The Effects of Acute Ketone Monoester Supplementation on Exercise Efficiency and the Influence of Dose and Intensity

Abstract

Introduction: Acute ketone monoester (KE) supplementation affects exercise responses but there are equivocal data regarding the effects on exercise efficiency. We examined the effect of ketone monoester ingestion on exercise efficiency during cycling and probed further the influence of supplement dose and exercise intensity. This study was registered prior to data collection at ClinicalTrials.org (NCT05665855).

Methods: Twenty-eight trained adults were recruited [16 males, 12 females; peak oxygen uptake (V̇O2peak): 59±11 ml·kg-1·min-1]. Participants completed three experimental trials in a randomized, crossover, and double-blinded manner, each separated by ~1 week.
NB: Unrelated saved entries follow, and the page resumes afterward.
**src/rtl/sa_result_drain_if.sv**
```systemverilog
// Result stream port of the systolic-array drain: one narrowed column word
// per valid/ready handshake, tagged with its column index and a last flag.
interface sa_result_drain_if #(
   parameter int DATA_W = 16,
   parameter int IDX_W  = 2
);
   logic [DATA_W-1:0] m_data;
   logic              m_valid;
   logic              m_ready;
   logic              m_last;
   logic [IDX_W-1:0]  m_idx;

   modport master (
      output m_data,
      output m_valid,
      input  m_ready,
      output m_last,
      output m_idx
   );

   modport slave (
      input  m_data,
      input  m_valid,
      output m_ready,
      input  m_last,
      input  m_idx
   );
endinterface

```
**src/rtl/sa_result_drain.sv**
```systemverilog
// Drain end of the systolic array. On an accepted capture all N column
// accumulators are narrowed to DATA_W bits and stored in parallel, then
// streamed out one word per handshake on the master port of
// sa_result_drain_if. A capture may be taken on the final handshake of the
// previous tile so consecutive tiles stream without a bubble.
//
// Build option RESULT_SAT_EN:
//   defined   - each column is signed-saturated to the DATA_W range
//   undefined - each column is truncated to its low DATA_W bits (wrap)
module sa_result_drain #(
   parameter int N      = 4,
   parameter int ACC_W  = 32,
   parameter int DATA_W = 16,
   localparam int IDX_W = $clog2(N)
) (
   input  logic                 clk,
   input  logic                 clr_n,
   input  logic [N*ACC_W-1:0]   col_data,
   input  logic                 cap,
   output logic                 cap_ready,
   sa_result_drain_if.master    m,
   output logic                 busy,
   output logic                 ovf
);

   typedef enum logic {
      ST_IDLE = 1'b0,
      ST_SEND = 1'b1
   } state_e;

   localparam logic [IDX_W-1:0] LAST_IDX = IDX_W'(N - 1);

`ifdef RESULT_SAT_EN
   localparam logic signed [DATA_W-1:0] SAT_MAX = {1'b0, {(DATA_W-1){1'b1}}};
   localparam logic signed [DATA_W-1:0] SAT_MIN = {1'b1, {(DATA_W-1){1'b0}}};

   // Clamp a signed accumulator into the signed DATA_W range. A value fits
   // exactly when sign-extending its low DATA_W bits reproduces it.
   function automatic logic [DATA_W-1:0] sat_narrow(input logic signed [ACC_W-1:0] a);
      logic signed [DATA_W-1:0] lo;
      logic signed [ACC_W-1:0]  back;
      lo   = a[DATA_W-1:0];
      back = ACC_W'(lo);
      if (back == a) begin
         sat_narrow = lo;
      end else if (a[ACC_W-1]) begin
         sat_narrow = SAT_MIN;
      end else begin
         sat_narrow = SAT_MAX;
      end
   endfunction
`else
   // Keep only the low DATA_W bits; out-of-range values wrap.
   function automatic logic [DATA_W-1:0] wrap_narrow(input logic [DATA_W-1:0] a);
      wrap_narrow = a;
   endfunction

   // Upper accumulator bits are intentionally discarded in the wrap build.
   logic unused_hi;
   assign unused_hi = ^col_data;
`endif

   state_e            state_q, state_d;
   logic [DATA_W-1:0] word_q [N];
   logic [DATA_W-1:0] word_d [N];
   logic [DATA_W-1:0] data_q, data_d;
   logic [IDX_W-1:0]  idx_q, idx_d;
   logic              valid_q, valid_d;
   logic              last_q, last_d;
   logic              ovf_q, ovf_d;

   logic [DATA_W-1:0] narrowed [N];
   logic [IDX_W-1:0]  idx_inc;
   logic              hs;
   logic              cap_rdy;
   logic              cap_ok;

   // Narrow every column in parallel so the whole tile is ready at the accepting edge.
   always_comb begin
      for (int c = 0; c < N; c++) begin
`ifdef RESULT_SAT_EN
         narrowed[c] = sat_narrow(col_data[c*ACC_W +: ACC_W]);
`else
         narrowed[c] = wrap_narrow(col_data[c*ACC_W +: DATA_W]);
`endif
      end
   end

   // Handshake and capture qualification; cap_ready looks through m_ready on the final word.
   always_comb begin
      hs      = valid_q & m.m_ready;
      cap_rdy = (state_q == ST_IDLE) | (hs & last_q);
      cap_ok  = cap & cap_rdy;
      idx_inc = idx_q + IDX_W'(1);
   end

   // Next-state: capture takes priority over advancing, so a capture on the last
   // handshake reloads the buffer and restarts at column 0 with m_valid held high.
   always_comb begin
      state_d = state_q;
      word_d  = word_q;
      data_d  = data_q;
      idx_d   = idx_q;
      valid_d = valid_q;
      last_d  = last_q;
      ovf_d   = ovf_q;

      if (cap_ok) begin
         state_d = ST_SEND;
         for (int c = 0; c < N; c++) begin
            word_d[c] = narrowed[c];
         end
         data_d  = narrowed[0];
         idx_d   = '0;
         last_d  = 1'b0;
         valid_d = 1'b1;
      end else if (hs) begin
         if (last_q) begin
            state_d = ST_IDLE;
            valid_d = 1'b0;
            idx_d   = '0;
            last_d  = 1'b0;
         end else begin
            idx_d  = idx_inc;
            data_d = word_q[idx_inc];
            last_d = (idx_inc == LAST_IDX);
         end
      end

      // A refused capture leaves buffer and stream alone but is remembered.
      if (cap && !cap_rdy) begin
         ovf_d = 1'b1;
      end
   end

   // State and output registers; reset discards any pending words immediately.
   always_ff @(posedge clk or negedge clr_n) begin
      if (!clr_n) begin
         state_q <= ST_IDLE;
         for (int c = 0; c < N; c++) begin
            word_q[c] <= '0;
         end
         data_q  <= '0;
         idx_q   <= '0;
         valid_q <= 1'b0;
         last_q  <= 1'b0;
         ovf_q   <= 1'b0;
      end else begin
         state_q <= state_d;
         word_q  <= word_d;
         data_q  <= data_d;
         idx_q   <= idx_d;
         valid_q <= valid_d;
         last_q  <= last_d;
         ovf_q   <= ovf_d;
      end
   end

   assign cap_ready = cap_rdy;
   assign m.m_data  = data_q;
   assign m.m_valid = valid_q;
   assign m.m_last  = last_q;
   assign m.m_idx   = idx_q;
   assign busy      = (state_q == ST_SEND);
   assign ovf       = ovf_q;

endmodule

```
**src/flat_wrapper.sv**
```systemverilog
// flat-port wrapper written by rule: the top's interface ports become plain ports
module sa_result_drain_flat 
#(
   parameter int N      = 4,
   parameter int ACC_W  = 32,
   parameter int DATA_W = 16,
   localparam int IDX_W = $clog2(N)
)
  (clk, clr_n, col_data, cap, cap_ready, busy, ovf, m_m_data, m_m_valid, m_m_ready, m_m_last, m_m_idx);
  sa_result_drain_if #(.DATA_W(DATA_W), .IDX_W((2))) m_i ();
  input  logic clk;
  input  logic clr_n;
  input  logic [N*ACC_W-1:0] col_data;
  input  logic cap;
  output logic cap_ready;
  output logic busy;
  output logic ovf;
  output wire logic [$bits(m_i.m_data)-1:0] m_m_data;
  output wire logic [$bits(m_i.m_valid)-1:0] m_m_valid;
  input wire logic [$bits(m_i.m_ready)-1:0] m_m_ready;
  output wire logic [$bits(m_i.m_last)-1:0] m_m_last;
  output wire logic [$bits(m_i.m_idx)-1:0] m_m_idx;
  assign m_m_data = m_i.m_data;
  assign m_m_valid = m_i.m_valid;
  assign m_i.m_ready = m_m_ready;
  assign m_m_last = m_i.m_last;
  assign m_m_idx = m_i.m_idx;
  sa_result_drain #(.N(N), .ACC_W(ACC_W), .DATA_W(DATA_W)) u_core (.clk(clk), .clr_n(clr_n), .col_data(col_data), .cap(cap), .cap_ready(cap_ready), .m(m_i), .busy(busy), .ovf(ovf));
endmodule
```
**config.mk**
```make
export PLATFORM = sky130hd
export DESIGN_NAME = sa_result_drain_flat
export DESIGN_NICKNAME = d
export VERILOG_FILES = /design/src/rtl/sa_result_drain_if.sv /design/src/rtl/sa_result_drain.sv /design/src/flat_wrapper.sv
export SDC_FILE = /design/constraint.sdc
export NUM_CORES = 1
export LEC_CHECK = 0
export CORE_ASPECT_RATIO = 0.7
export CORE_UTILIZATION = 29
export CTS_BUF_LIST = sky130_fd_sc_hd__clkbuf_8
export DETAILED_ROUTE_END_ITERATION = 6
export SETUP_SLACK_MARGIN = 0.02
export SLEW_MARGIN = 0
export SYNTH_ARGS = -nofsm -noshare
export SYNTH_HDL_FRONTEND = slang
export SYNTH_SLANG_ARGS = --single-unit
```
**constraint.sdc**
```tcl
create_clock -name clk -period 2.5 [get_ports clk]
set_clock_uncertainty 0.2 [all_clocks]
set_input_delay 0.375 -clock clk [delete_from_list [all_inputs] [get_ports clk]]
set_output_delay 0.375 -clock clk [all_outputs]
set_load 0.1 [all_outputs]
```
# Word level (Yosys, flattened, before mapping)
# Index checks and enable logic that the tools add are counted.
word_totals:
  register_bits: 85
  in_bits: 132
  elab_cells: 40
  out_inout_bits: 23
op_classes:
  muxes: 15
  order_cmp: 1
  addsub: 1
  n_reduce_logical: 6
  bitwise: 6
  n_eq_ne: 2
op_table:
  columns: ["operator", "n"]
  rows:
  - ["16-bit two-way mux", 5]
  - ["16-bit binary-select mux with 2-bit select", 1]
  - ["1-bit two-way mux", 6]
  - ["2-bit two-way mux", 3]
  - ["2-bit AND reduction", 2]
  - ["2-bit nonzero test", 2]
  - ["1-bit AND", 3]
  - ["3-bit greater-or-equal comparator, second input constant", 1]
  - ["2-bit inverter with 3-bit output", 1]
  - ["2-bit by 1-bit adder with 2-bit output, second input constant", 1]
  - ["2-bit == test, second input constant", 1]
  - ["2-bit != test, second input constant", 1]
  - ["1-bit logical AND", 1]
  - ["1-bit zero test", 1]
  - ["1-bit inverter", 1]
  - ["1-bit OR", 1]

# Depth between registers and ports, before layout
# Gate-level depths: netlist of run 1.
depth:
  word_depth: 8
  ltp_mapped: 9
  mapped_depth_nobuf: 5

# Least setup slack after synthesis of run 1
# Ideal clock, no wire load.
synth_path:
  path_type: "register to register"
  start: "register u_core.idx_q[0] (netlist: u_core.m.m_idx[0])"
  end: "register u_core.data_q[10] (netlist: u_core.m.m_data[10])"
  setup_time_ps: 126
  path_stages_with_launch: 9
  t_arrival_ps: 2623
  synth_period_minus_slack_ps: 2949
  required_ps: 2174
  path_buffers: 4
  path_slack_ps: -449
  cell_sequence: "dfrtp_1 > buf_6 > buf_8 > inv_1 > ha_1 > buf_2 > buf_2 > mux4_2 > a221o_1"
synth_via:
  elab_chain_cells: 8
synth_lines:
  columns: ["element", "line", "rtl"]
  rows:
  - ["start: declaration", "sa_result_drain.sv:67", "logic [IDX_W-1:0] idx_q, idx_d;"]
  - ["start signal: assignment", "sa_result_drain.sv:152", "idx_q <= idx_d;"]
  - ["2-bit by 1-bit adder with 2-bit output", "sa_result_drain.sv:94", "idx_inc = idx_q + IDX_W'(1);"]
  - ["2-bit inverter with 3-bit output (not written as such)", "sa_result_drain.sv:125", "data_d = word_q[idx_inc];"]
  - ["16-bit binary-select mux with 2-bit select", "sa_result_drain.sv:125", null]
  - ["16-bit two-way mux (not written as such) (2 in series)", "sa_result_drain.sv:125", null]
  - ["16-bit two-way mux", "sa_result_drain.sv:118", "if (last_q) begin"]
  - ["16-bit two-way mux", "sa_result_drain.sv:117", "end else if (hs) begin"]
  - ["16-bit two-way mux", "sa_result_drain.sv:108", "if (cap_ok) begin"]
  - ["end signal: assignment", "sa_result_drain.sv:151", "data_q <= data_d;"]
  - ["end: declaration", "sa_result_drain.sv:66", "logic [DATA_W-1:0] data_q, data_d;"]
# No other way between the ends. The select of a mux whose other input is x is not followed.
# A chain may end at the register's enable or synchronous reset.

# Worst setup path after layout of run 1
layout_path:
  start: "register u_core.state_q (netlist: u_core.busy)"
  end: "output port cap_ready"
layout_via:
  elab_chain_cells: 3
  elab_cells_between_ends: 4
  cone_classes: "bitwise: 4"
layout_lines:
  columns: ["element", "line", "rtl"]
  rows:
  - ["start: declaration", "sa_result_drain.sv:63", "state_e state_q, state_d;"]
  - ["start signal: assignment", "sa_result_drain.sv:149", "state_q <= state_d;"]
  - ["1-bit AND (2 in series)", null, null]
  - ["1-bit OR *", "sa_result_drain.sv:92", "cap_rdy = (state_q == ST_IDLE) | (hs & last_q);"]
  - ["end: declaration", "flat_wrapper.sv:15", "output logic cap_ready;"]
# Mark *: on every way between the ends. The rest lies on a longest branch, timed or not.

==> qor.txt, run 1 <==
Max-slew headroom = 56.1%
CP Class = flop to primary output
Gate Count Post-Synth = 246
Internal reg-to-reg setup slack = 0.35 ns
Most common cell after layout, fill and taps aside = dfrtp_1
Flops & latches, synth = 85
Syn Nets = 379
Inserted Diodes = 0
# Post-CTS Setup Buffers = 0
CP max-delay cell = dfrtp_1
GRT Residual Overflow = 0
Crit path time final = 2.18 ns
Initial antenna violation count = 0
Worst-path maximum fanout = 19
First-pass GRT wire length = 13700 µm
GRT Util Overall = 13.5%
Max Cap Viol = 0
RSZ-0062 raised after global routing = false
Routed wire length = 8510 µm
Crit start category = flop
Failing checks = design-rule violations
Peak supply drop = 0.000472 V
DR vias/cell = 4.89
CTS sink count = 85
Hold crit path type = flop to flop
H-tree levels = 3
Max incr delay on CP = 0.48 ns
Residual DRC count = 9
Hold path depth = 1
Core Area = 0.0125 mm²
Skew-Pair Late Insertion Delay = 0.35 ns
Ports = 155
Full die area = 0.0134 mm²
Final hold slack = 0.278 ns
Commonest non-fill, non-tap cells in the layout = dfrtp_1, clkdlybuf4s50_1, mux2_2, buf_4, mux4_2
Die W = 138 µm
Fmax = 459 MHz
Crit-path cells = a21bo_2, buf_4, buf_12
Nets = 472
Pwr/cell area = 1410 mW/mm²
Via count = 2474
# port buffers = 90
Post-route antenna net violation count = 0
Worst EP required = 1.92 ns
Mapped cell area = 0.00376 mm²
Syn avg cell area = 15.3 µm²
Leakage = 2.25 nW
Post-synth cell types = 30
Final hold vios = 0
Launch point of the worst reg-to-reg path = u_core.m.m_idx[0]
WP depth = 3
# rows = 34
CP Launch Point = u_core.busy
Die Span Y = 97.3 µm
Placer congestion estimate = 0.746
Total number of yosys warnings = 0
1st-iter DRT viols = 117
Finish-stage setup viols = 0
Layout cells sized above 1 = 36.3%
Delay-heaviest family, CP = buffers and inverters
Largest net degree at the start of global routing = 86
Worst Path Buf+Inv = 2
Clock Path Buffers = 2
Final worst-path cycle share = 87.2%
Setup TNS = 0 ns
Slew @ Worst Pin = 0.658 ns
Pins Over Slew Limit = 0
Starting Density = 30.0%
Detailed Routing Iterations Pass 1 = 6
Clk slew on worst S/H paths = 0.08 ns
Arr. time, crit path = 1.60 ns
# fillers = 1198
Vias in the first global route = 2499
Outcome = finished, violations left
Clock root cell = clkbuf_8
Area Growth Syn to Fin = 33.8%
Worst Reg-to-Reg Cells = 5
Cts bufs inserted = 9
Hold_sp = u_core.word_q[53]
Wirelength per Cell = 16.8 µm
Seq/Total Area, Yosys = 56.5%
Hpwl dp = 5870 µm
CTS tree = built
Crit path capture type = primary output
-- per-stage QoR --
stage | power, mW | instances | util (%) | setup slack [ns] | cell area, µm²
after floorplan | 5.30 | 246 | - | 0.0245 | 3780
after global placement | 6.12 | 489 | 38.5 | 0.298 | 4830
after detailed placement | 6.21 | 489 | 38.5 | 0.299 | 4830
after CTS | 7.19 | 506 | 40.1 | 0.283 | 5040
after global routing | 7.50 | 506 | 40.1 | 0.217 | 5040
final | 7.11 | 506 | 40.1 | 0.321 | 5040
-- state kept, by name, indices dropped and copies added, names as in the netlist --
| register | flops |
|---|---|
| u_core.m.m_data | 16 |
| u_core.ovf | 1 |
| u_core.m.m_idx | 2 |
| u_core.m.m_last | 1 |
| u_core.word_q | 64 |
| u_core.busy | 1 |
-- path summary, 6_finish.rpt --
| path | to |
|---|---|
| max | cap_ready |
| min | u_core.word_q[53] |
| max reg2reg | u_core.m.m_data[13] |
| min reg2reg | u_core.word_q[53] |
| max in group asynchronous | u_core.word_q[7] |
| min in group asynchronous | u_core.word_q[43] |
-- cell families (layout without fill, tap and decap cells) --
kind of cell	count (synthesis)	in the layout	synth area share [%]
adder cells (fa/ha/maj)	1	1	0.332
AND/OR/NAND/NOR	26	26	3.82
AO/OA/AOI/OAI	39	39	8.78
buffers and inverters	23	121	4.09
multiplexers	72	72	26.5
flip-flops	85	85	56.5
-- metal layers --
metal,vias up,global-route usage (%),part of all wire [%]
met5,-,0,0
met4,0,4.84,1.3
met3,9,4.04,5.2
met2,72,19.5,45
met1,1288,19.0,48
li1,1105,-,-
-- power breakdown --
part / switching, mW / total, mW / internal [mW]
combinational: 2.06 / 3.67 / 1.61
clock: 0.464 / 0.943 / 0.479
sequential: 0.429 / 2.49 / 2.06
-- Yosys cell counts, drive strengths merged --
cell type | n | share of area [%]
o21bai | 1 | 0.20
a21bo | 1 | 0.27
a22oi | 6 | 1.2
nor2 | 2 | 0.20
mux4 | 16 | 9.8
mux2 | 54 | 16
a221o | 10 | 2.7
or3b | 1 | 0.23
mux2i | 2 | 0.53
o21ai | 2 | 0.27
clkbuf | 4 | 0.43
ha | 1 | 0.33
buf | 16 | 3.4
a2bb2oi | 6 | 1.4
a21o | 10 | 2.0
nand2 | 10 | 1.0
and3b | 1 | 0.23
a22o | 2 | 0.47
and3 | 10 | 1.8
nand3b | 1 | 0.20
o22ai | 1 | 0.33
nor2b | 1 | 0.17
dfrtp | 85 | 57
inv | 3 | 0.30
-- area by class of cell --
| cell class | instances | area (µm²) | area share (%) |
|---|---|---|---|
| multi-input combinational | 138 | 1490 | 29.6 |
| clock inverter | 6 | 53.8 | 1.07 |
| timing repair buffer | 102 | 1010 | 20.0 |
| inverter | 3 | 11.3 | 0.224 |
| clock buffer | 10 | 138 | 2.73 |
| sequential | 85 | 2130 | 42.3 |
| tap | 162 | 203 | 4.02 |
-- timing repair --
action / CTS / global route
gates resized for setup: 0 / 0
hold endpoints to repair: 85 / 0
hold buffers: 1 / 0
(Power assumes the default switching activity.)
==> run 2, diff against run 1 <==
SLEW_MARGIN = 20   (was 0)
==> results of run 2 <==
Final layout, timing and power as in run 1 (identical DEF).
Participants ingested either a 0.3 (KE-LO) or 0.6 g/kg (KE-HI) body mass dose of KE or a flavour-matched placebo (PLAC) ~30 min prior to exercise. The incremental cycling protocol involved a 3-minute warm-up, three 5-minute stages at 75%, 100%, and 125% of individual ventilatory threshold, and a ramp increase to volitional exhaustion. Expired gases and heart rate were measured continually during exercise.

Results: Venous blood [ß-hydroxybutyrate], the major circulating ketone body, was higher in both KE conditions compared to PLAC and also different between conditions (3.0±1.1 and 2.3±0.6 vs 0.2±0.1 mM; all p<0.05). There were no differences in submaximal exercise V̇O2, exercise economy, gross efficiency, or delta efficiency between conditions (all p>0.05). Submaximal exercise heart rate and ventilation were higher in both KE conditions compared to PLAC (141±11 and 141±12 vs 137±12 beats/min; 63±14 and 62±13 vs 60±13 L/min, respectively; all p<0.05). Peak power output at V̇O2peak was lower in KE-HI compared to both KE-LO and PLAC (329±60 vs 339±62 and 341±61 W; both p<0.05).

Conclusion: KE supplementation did not alter exercise efficiency during submaximal cycling. KE ingestion increased cardiorespiratory stress during submaximal exercise and the higher dose reduced peak aerobic power output. Future studies should investigate the mechanisms by which KE ingestion alters exercise responses.